Back in 2017, the deep learning folks were trying to achieve state-of-the-art performance in sequence to sequence modeling. They used RNN’s like LSTM and GRU. The best performing model connects the encoder and decoder through an attention mechanism. Where the encoder is used to encode some sequence into rich embeddings and decoder decodes that embedding to different sequence. Example, language translation.

Table of contents

Sequence to sequence modeling and limitations of RNNs

RNN had the vanishing gradient problem, models like LSTM and GRU emerged to tackle this problem but realized that altho the text may look better than rubbish, its still rubbish. It may look like English, but jumbled words and the sentence has no meaning.

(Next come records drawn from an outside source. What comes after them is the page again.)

===== config.mk =====
export PLATFORM = sky130hd
export DESIGN_NAME = fpe_ctrl
export DESIGN_NICKNAME = d
export VERILOG_FILES = /design/src/rtl/fpe_sync2.v /design/src/rtl/fpe_bus_cycle.v /design/src/rtl/fpe_ctrl.v
export VERILOG_INCLUDE_DIRS = /design/src /design/src/rtl
export SDC_FILE = /design/constraint.sdc
export NUM_CORES = 1
export LEC_CHECK = 0
export ABC_AREA = 1
export BUFFER_PORTS_ARGS = -buffer_cell sky130_fd_sc_hd__clkbuf_2
export CAP_MARGIN = 20
export CORE_MARGIN = 10
export CORE_UTILIZATION = 60
export CTS_CLUSTER_DIAMETER = 60
export DETAILED_ROUTE_END_ITERATION = 7
export GPL_TIMING_DRIVEN = 1
export PLACE_DENSITY = 0.84
export SYNTH_ARGS = -nofsm -noshare
export SYNTH_HDL_FRONTEND = slang
export SYNTH_HIERARCHICAL = 1
export SYNTH_SLANG_ARGS = --single-unit

===== constraint.sdc =====
create_clock -name pclk -period 4.8 [get_ports pclk]
set_clock_uncertainty 0.1 [all_clocks]
set_input_delay 0.96 -clock pclk [delete_from_list [all_inputs] [get_ports pclk]]
set_output_delay 0.96 -clock pclk [all_outputs]
set_load 0.005 [all_outputs]

===== src/rtl/fpe_regs.vh =====
`ifndef FPE_REGS_VH
`define FPE_REGS_VH

// ----------------------------------------
// register offsets on the apb side
// ----------------------------------------
`define FPE_CTRL_OFS       12'h000
`define FPE_ADDR_OFS       12'h004
`define FPE_WDATA_OFS      12'h008
`define FPE_STAT_OFS       12'h00C
`define FPE_RDATA_OFS      12'h010

// ----------------------------------------
// command codes written to ctrl[3:0]
// ----------------------------------------
`define FPE_CMD_READ       4'h0
`define FPE_CMD_PROG       4'h1
`define FPE_CMD_BERASE     4'h2
`define FPE_CMD_CERASE     4'h3
`define FPE_CMD_ADDBLK     4'h4
`define FPE_CMD_SUSP       4'h5
`define FPE_CMD_RESUME     4'h6
`define FPE_CMD_RESET      4'h7
`define FPE_CMD_POLL       4'h8
`define FPE_CMD_STATUS     4'h9
`define FPE_CMD_LAST       4'h9

// ----------------------------------------
// status register fields
// ----------------------------------------
`define FPE_ST_BUSY        0
`define FPE_ST_DONE        1
`define FPE_ST_ERR         2
`define FPE_ST_RDY         3
`define FPE_ST_FLASH_LSB   8

// ----------------------------------------
// flash command cycles and status bits
// ----------------------------------------
`define FPE_UNLK1_ADDR     20'h00555
`define FPE_UNLK2_ADDR     20'h002AA
`define FPE_D_UNLK1        8'hAA
`define FPE_D_UNLK2        8'h55
`define FPE_D_PROG         8'hA0
`define FPE_D_ERASE_SETUP  8'h80
`define FPE_D_BLOCK_ERASE  8'h30
`define FPE_D_CHIP_ERASE   8'h10
`define FPE_D_SUSPEND      8'hB0
`define FPE_D_RESUME       8'h30
`define FPE_D_READ_RESET   8'hF0
`define FPE_DQ_ERR         5
`define FPE_DQ_TOGGLE      6
`define FPE_STATUS_MASK    8'hEC

// ----------------------------------------
// timing, in ns and in pclk cycles
// ----------------------------------------
`define FPE_PCLK_NS        10
`define FPE_T_WP_NS        50
`define FPE_T_ACC_NS       100
`define FPE_T_REC_NS       30
`define FPE_WP_CYC         ((`FPE_T_WP_NS + `FPE_PCLK_NS - 1) / `FPE_PCLK_NS)
`define FPE_ACC_CYC        ((`FPE_T_ACC_NS + `FPE_PCLK_NS - 1) / `FPE_PCLK_NS)
`define FPE_REC_CYC        ((`FPE_T_REC_NS + `FPE_PCLK_NS - 1) / `FPE_PCLK_NS)
`define FPE_SYNC_CYC       2

`endif


===== src/rtl/fpe_sync2.v =====
`timescale 1ns/1ps
`default_nettype none

// ----------------------------------------
// two-flop synchroniser for pin inputs
// ----------------------------------------
module fpe_sync2 #(
	parameter         W       = 8,
	parameter [W-1:0] RST_VAL = {W{1'b1}}
) (
	input  wire         pclk,
	input  wire         presetn,
	input  wire [W-1:0] async_in,
	output wire [W-1:0] sync_out
);

	reg [W-1:0] meta_reg;
	reg [W-1:0] sync_reg;

	// first stage is read only by the second; reset to the idle level
	// so no false edge follows reset
	always @(posedge pclk or negedge presetn) begin
		if (!presetn) begin
			meta_reg <= RST_VAL;
			sync_reg <= RST_VAL;
		end else begin
			meta_reg <= async_in;
			sync_reg <= meta_reg;
		end
	end

	assign sync_out = sync_reg;

endmodule

`default_nettype wire


===== src/rtl/fpe_bus_cycle.v =====
`timescale 1ns/1ps
`default_nettype none
`include "fpe_regs.vh"

// ----------------------------------------
// one asynchronous flash bus cycle
// ----------------------------------------
module fpe_bus_cycle #(
	parameter WP_CYC  = `FPE_WP_CYC,
	parameter RD_CYC  = `FPE_ACC_CYC + `FPE_SYNC_CYC + 1,
	parameter REC_CYC = `FPE_REC_CYC
) (
	input  wire        pclk,
	input  wire        presetn,
	input  wire        req,
	input  wire        req_write,
	input  wire [19:0] req_addr,
	input  wire [7:0]  req_wdata,
	input  wire [7:0]  dq_sync,
	output wire        idle,
	output reg         done_reg,
	output reg  [7:0]  rdata_reg,
	output reg  [19:0] flash_addr,
	output reg  [7:0]  flash_dq_out,
	output reg         flash_dq_oe,
	output reg         flash_select_n,
	output reg         flash_oe_n,
	output reg         flash_we_n
);

	localparam S_IDLE = 4'b0001;
	localparam S_SET  = 4'b0010;
	localparam S_STB  = 4'b0100;
	localparam S_REC  = 4'b1000;

	reg [3:0] state_reg;
	reg [5:0] cnt_reg;
	reg       wr_reg;

	assign idle = state_reg[0];

	// select and output enable both rise between reads, so every
	// read is a fresh strobe edge that steps the toggle bits
	always @(posedge pclk or negedge presetn) begin
		if (!presetn) begin
			state_reg      <= S_IDLE;
			cnt_reg        <= 6'h00;
			wr_reg         <= 1'b0;
			done_reg       <= 1'b0;
			rdata_reg      <= 8'h00;
			flash_addr     <= 20'h00000;
			flash_dq_out   <= 8'h00;
			flash_dq_oe    <= 1'b0;
			flash_select_n <= 1'b1;
			flash_oe_n     <= 1'b1;
			flash_we_n     <= 1'b1;
		end else begin
			done_reg <= 1'b0;
			case (state_reg)
			S_IDLE: begin
				if (req) begin
					wr_reg         <= req_write;
					flash_addr     <= req_addr;
					flash_dq_out   <= req_wdata;
					flash_dq_oe    <= req_write;
					flash_select_n <= 1'b0;
					state_reg      <= S_SET;
				end
			end
			S_SET: begin
				flash_we_n <= ~wr_reg;
				flash_oe_n <= wr_reg;
				cnt_reg    <= wr_reg ? WP_CYC[5:0] : RD_CYC[5:0];
				state_reg  <= S_STB;
			end
			S_STB: begin
				if (cnt_reg == 6'h01) begin
					// sample late: dq_sync lags the pins by two flops
					if (!wr_reg)
						rdata_reg <= dq_sync;
					flash_we_n     <= 1'b1;
					flash_oe_n     <= 1'b1;
					flash_select_n <= 1'b1;
					cnt_reg        <= REC_CYC[5:0];
					state_reg      <= S_REC;
				end else begin
					cnt_reg <= cnt_reg - 6'h01;
				end
			end
			S_REC: begin
				// data held through recovery for write hold time
				if (cnt_reg <= 6'h01) begin
					flash_dq_oe <= 1'b0;
					done_reg    <= 1'b1;
					state_reg   <= S_IDLE;
				end else begin
					cnt_reg <= cnt_reg - 6'h01;
				end
			end
			default: begin
				state_reg <= S_IDLE;
			end
			endcase
		end
	end

endmodule

`default_nettype wire


===== src/rtl/fpe_ctrl.v =====
// How it works
// - host polls at the programmed address or inside an erasing block.
// - toggling stops on completion; host sees two equal bit 6 reads.
// - queue blocks while bit 3 is 0; afterwards only suspend. The controller sends ADDBLK and any other command without checking bit 3.
// - host masks data bits 0, 1 and 4 when reading status.
// - host writes F0h to return to array read and clear error.
// - host suspends with one B0h write then reads until toggling stops.
//
// The implementer's own choices: the APB interface to the registers and the register offsets.
`timescale 1ns/1ps
`default_nettype none
`include "fpe_regs.vh"

module fpe_ctrl (
	input  wire        pclk,
	input  wire        presetn,
	input  wire [11:0] paddr,
	input  wire        psel,
	input  wire        penable,
	input  wire        pwrite,
	input  wire [31:0] pwdata,
	output reg  [31:0] prdata,
	output wire        pready,
	output wire        pslverr,
	output wire [19:0] flash_addr,
	input  wire [7:0]  flash_dq_in,
	output wire [7:0]  flash_dq_out,
	output wire        flash_dq_oe,
	output wire        flash_select_n,
	output wire        flash_oe_n,
	output wire        flash_we_n,
	input  wire        ready_busy_n
);

	// ----------------------------------------
	// sequencer states
	// ----------------------------------------
	localparam S_IDLE  = 5'b00001;
	localparam S_WRITE = 5'b00010;
	localparam S_POLL  = 5'b00100;
	localparam S_FINAL = 5'b01000;
	localparam S_READ  = 5'b10000;

	reg  [4:0]  state_reg;
	reg  [3:0]  cmd_reg;
	reg  [2:0]  step_reg;
	reg         wait_reg;
	reg  [19:0] addr_reg;
	reg  [7:0]  wdata_reg;
	reg  [7:0]  rdata_reg;
	reg  [7:0]  flash_stat_reg;
	reg         done_reg;
	reg         err_reg;
	reg         have_prev_reg;
	reg         prev_tog_reg;
	reg         err_chk_reg;
	reg         bus_req;
	reg         bus_write;
	reg  [27:0] seq_word;
	wire        bus_idle;
	wire        bus_done;
	wire [7:0]  bus_rdata;
	wire [7:0]  dq_sync;
	wire        rdy_sync;
	wire        busy;
	wire        wr_access;
	wire        mapped;
	wire        start_ok;
	wire        tog_now;
	wire        err_now;

	// ----------------------------------------
	// pin synchronisers
	// ----------------------------------------
	fpe_sync2 #(
		.W       (9),
		.RST_VAL (9'h1FF)
	) u_sync (
		.pclk     (pclk),
		.presetn  (presetn),
		.async_in ({ready_busy_n, flash_dq_in}),
		.sync_out ({rdy_sync, dq_sync})
	);

	// ----------------------------------------
	// flash bus cycle engine
	// ----------------------------------------
	fpe_bus_cycle u_bus (
		.pclk           (pclk),
		.presetn        (presetn),
		.req            (bus_req),
		.req_write      (bus_write),
		.req_addr       (seq_word[27:8]),
		.req_wdata      (seq_word[7:0]),
		.dq_sync        (dq_sync),
		.idle           (bus_idle),
		.done_reg       (bus_done),
		.rdata_reg      (bus_rdata),
		.flash_addr     (flash_addr),
		.flash_dq_out   (flash_dq_out),
		.flash_dq_oe    (flash_dq_oe),
		.flash_select_n (flash_select_n),
		.flash_oe_n     (flash_oe_n),
		.flash_we_n     (flash_we_n)
	);

	// ----------------------------------------
	// command cycle tables
	// ----------------------------------------
	// number of write cycles each command sends
	function [2:0] nwrites;
		input [3:0] cmd;
		begin
			case (cmd)
			`FPE_CMD_PROG:   nwrites = 3'd4;
			`FPE_CMD_BERASE: nwrites = 3'd6;
			`FPE_CMD_CERASE: nwrites = 3'd6;
			`FPE_CMD_ADDBLK: nwrites = 3'd1;
			`FPE_CMD_SUSP:   nwrites = 3'd1;
			`FPE_CMD_RESUME: nwrites = 3'd1;
			`FPE_CMD_RESET:  nwrites = 3'd1;
			default:         nwrites = 3'd0;
			endcase
		end
	endfunction

	// address and data of each write cycle
	always @* begin
		seq_word = {addr_reg, 8'h00}; // reads poll the target address
		if (state_reg == S_WRITE) begin
			case (cmd_reg)
			`FPE_CMD_PROG: begin
				case (step_reg)
				3'd0:    seq_word = {`FPE_UNLK1_ADDR, `FPE_D_UNLK1};
				3'd1:    seq_word = {`FPE_UNLK2_ADDR, `FPE_D_UNLK2};
				3'd2:    seq_word = {`FPE_UNLK1_ADDR, `FPE_D_PROG};
				default: seq_word = {addr_reg, wdata_reg};
				endcase
			end
			`FPE_CMD_BERASE, `FPE_CMD_CERASE: begin
				case (step_reg)
				3'd0, 3'd3: seq_word = {`FPE_UNLK1_ADDR, `FPE_D_UNLK1};
				3'd1, 3'd4: seq_word = {`FPE_UNLK2_ADDR, `FPE_D_UNLK2};
				3'd2:       seq_word = {`FPE_UNLK1_ADDR, `FPE_D_ERASE_SETUP};
				default: begin
					if (cmd_reg == `FPE_CMD_CERASE)
						seq_word = {`FPE_UNLK1_ADDR, `FPE_D_CHIP_ERASE};
					else
						seq_word = {addr_reg, `FPE_D_BLOCK_ERASE};
				end
				endcase
			end
			`FPE_CMD_ADDBLK: seq_word = {addr_reg, `FPE_D_BLOCK_ERASE};
			`FPE_CMD_SUSP:   seq_word = {addr_reg, `FPE_D_SUSPEND};
			`FPE_CMD_RESUME: seq_word = {addr_reg, `FPE_D_RESUME};
			default:         seq_word = {addr_reg, `FPE_D_READ_RESET};
			endcase
		end
	end

	// ----------------------------------------
	// apb slave
	// ----------------------------------------
	assign busy      = ~state_reg[0];
	assign pready    = 1'b1;
	assign wr_access = psel & penable & pwrite;
	assign mapped    = (paddr == `FPE_CTRL_OFS) | (paddr == `FPE_ADDR_OFS) |
	                   (paddr == `FPE_WDATA_OFS) | (paddr == `FPE_STAT_OFS) |
	                   (paddr == `FPE_RDATA_OFS);
	assign pslverr   = psel & penable & ~mapped;
	// a new command while busy is dropped; software watches busy
	assign start_ok  = wr_access & (paddr == `FPE_CTRL_OFS) & ~busy &
	                   (pwdata[3:0] <= `FPE_CMD_LAST);

	// read data latched in the setup phase, so it comes from a flop
	always @(posedge pclk or negedge presetn) begin
		if (!presetn) begin
			prdata <= 32'h00000000;
		end else if (psel & ~penable & ~pwrite) begin
			case (paddr)
			`FPE_CTRL_OFS:  prdata <= {28'h0000000, cmd_reg};
			`FPE_ADDR_OFS:  prdata <= {12'h000, addr_reg};
			`FPE_WDATA_OFS: prdata <= {24'h000000, wdata_reg};
			`FPE_STAT_OFS:  prdata <= {16'h0000, flash_stat_reg, 4'h0, rdy_sync, err_reg, done_reg, busy};
			`FPE_RDATA_OFS: prdata <= {24'h000000, rdata_reg};
			default:        prdata <= 32'h00000000;
			endcase
		end
	end

	// address and data only change while idle
	always @(posedge pclk or negedge presetn) begin
		if (!presetn) begin
			addr_reg  <= 20'h00000;
			wdata_reg <= 8'h00;
		end else if (wr_access & ~busy) begin
			if (paddr == `FPE_ADDR_OFS)
				addr_reg <= pwdata[19:0];
			if (paddr == `FPE_WDATA_OFS)
				wdata_reg <= pwdata[7:0];
		end
	end

	// ----------------------------------------
	// bus requests
	// ----------------------------------------
	always @* begin
		bus_req   = 1'b0;
		bus_write = 1'b0;
		if (bus_idle & ~wait_reg) begin
			bus_req   = (state_reg != S_IDLE);
			bus_write = (state_reg == S_WRITE);
		end
	end

	assign tog_now = bus_rdata[`FPE_DQ_TOGGLE];
	assign err_now = bus_rdata[`FPE_DQ_ERR];

	// ----------------------------------------
	// sequencer
	// ----------------------------------------
	always @(posedge pclk or negedge presetn) begin
		if (!presetn) begin
			state_reg      <= S_IDLE;
			cmd_reg        <= 4'h0;
			step_reg       <= 3'd0;
			wait_reg       <= 1'b0;
			rdata_reg      <= 8'h00;
			flash_stat_reg <= 8'h00;
			done_reg       <= 1'b0;
			err_reg        <= 1'b0;
			have_prev_reg  <= 1'b0;
			prev_tog_reg   <= 1'b0;
			err_chk_reg    <= 1'b0;
		end else begin
			if (bus_req)
				wait_reg <= 1'b1;
			if (bus_done)
				wait_reg <= 1'b0;
			case (state_reg)
			S_IDLE: begin
				if (start_ok) begin
					cmd_reg       <= pwdata[3:0];
					step_reg      <= 3'd0;
					done_reg      <= 1'b0;
					have_prev_reg <= 1'b0;
					err_chk_reg   <= 1'b0;
					if (nwrites(pwdata[3:0]) != 3'd0)
						state_reg <= S_WRITE;
					else if (pwdata[3:0] == `FPE_CMD_POLL)
						state_reg <= S_POLL;
					else
						state_reg <= S_READ;
				end
			end
			S_WRITE: begin
				if (bus_done) begin
					if (step_reg == nwrites(cmd_reg) - 3'd1) begin
						// polling only after the last command write
						case (cmd_reg)
						`FPE_CMD_PROG, `FPE_CMD_CERASE,
						`FPE_CMD_SUSP, `FPE_CMD_RESUME: begin
							state_reg <= S_POLL;
						end
						`FPE_CMD_RESET: begin
							err_reg   <= 1'b0;
							done_reg  <= 1'b1;
							state_reg <= S_IDLE;
						end
						default: begin
							// block erase stays open for more blocks
							done_reg  <= 1'b1;
							state_reg <= S_IDLE;
						end
						endcase
					end else begin
						step_reg <= step_reg + 3'd1;
					end
				end
			end
			S_POLL: begin
				if (bus_done) begin
					flash_stat_reg <= bus_rdata & `FPE_STATUS_MASK;
					have_prev_reg  <= 1'b1;
					prev_tog_reg   <= tog_now;
					if (have_prev_reg & (tog_now == prev_tog_reg)) begin
						state_reg <= S_FINAL;
					end else if (have_prev_reg & err_chk_reg) begin
						// still toggling after the error flag: failed
						err_reg   <= 1'b1;
						done_reg  <= 1'b1;
						state_reg <= S_IDLE;
					end else begin
						err_chk_reg <= err_now;
					end
				end
			end
			S_FINAL: begin
				// toggling has stopped, so this read is array data, or suspend status after a suspend inside an erasing block
				if (bus_done) begin
					rdata_reg <= bus_rdata;
					done_reg  <= 1'b1;
					state_reg <= S_IDLE;
				end
			end
			S_READ: begin
				if (bus_done) begin
					if (cmd_reg == `FPE_CMD_STATUS)
						flash_stat_reg <= bus_rdata & `FPE_STATUS_MASK;
					rdata_reg <= bus_rdata;
					done_reg  <= 1'b1;
					state_reg <= S_IDLE;
				end
			end
			default: begin
				state_reg <= S_IDLE;
			end
			endcase
		end
	end

endmodule

`default_nettype wire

  • https://arxiv.org/pdf/1409.0473 (TLDR, first paper on using attention on RNN)
  • https://arxiv.org/pdf/1601.06733 – This is a good paper on visualizing attention mechanism and using LSTM with Attention

They then tried to use attention mechanism with LSTM, Aligning the positions to steps in computation time, they generate a sequence of hidden states ht , as a function of the previous hidden state ht−1 and the input for position t. This inherently sequential nature precludes parallelization within training examples, which becomes critical at longer sequence lengths, as memory constraints limit batching across examples. Recent work has achieved significant improvements in computational efficiency through factorization tricks and conditional computation, while also improving model performance in case of the latter. The fundamental constraint of sequential computation, however, remains.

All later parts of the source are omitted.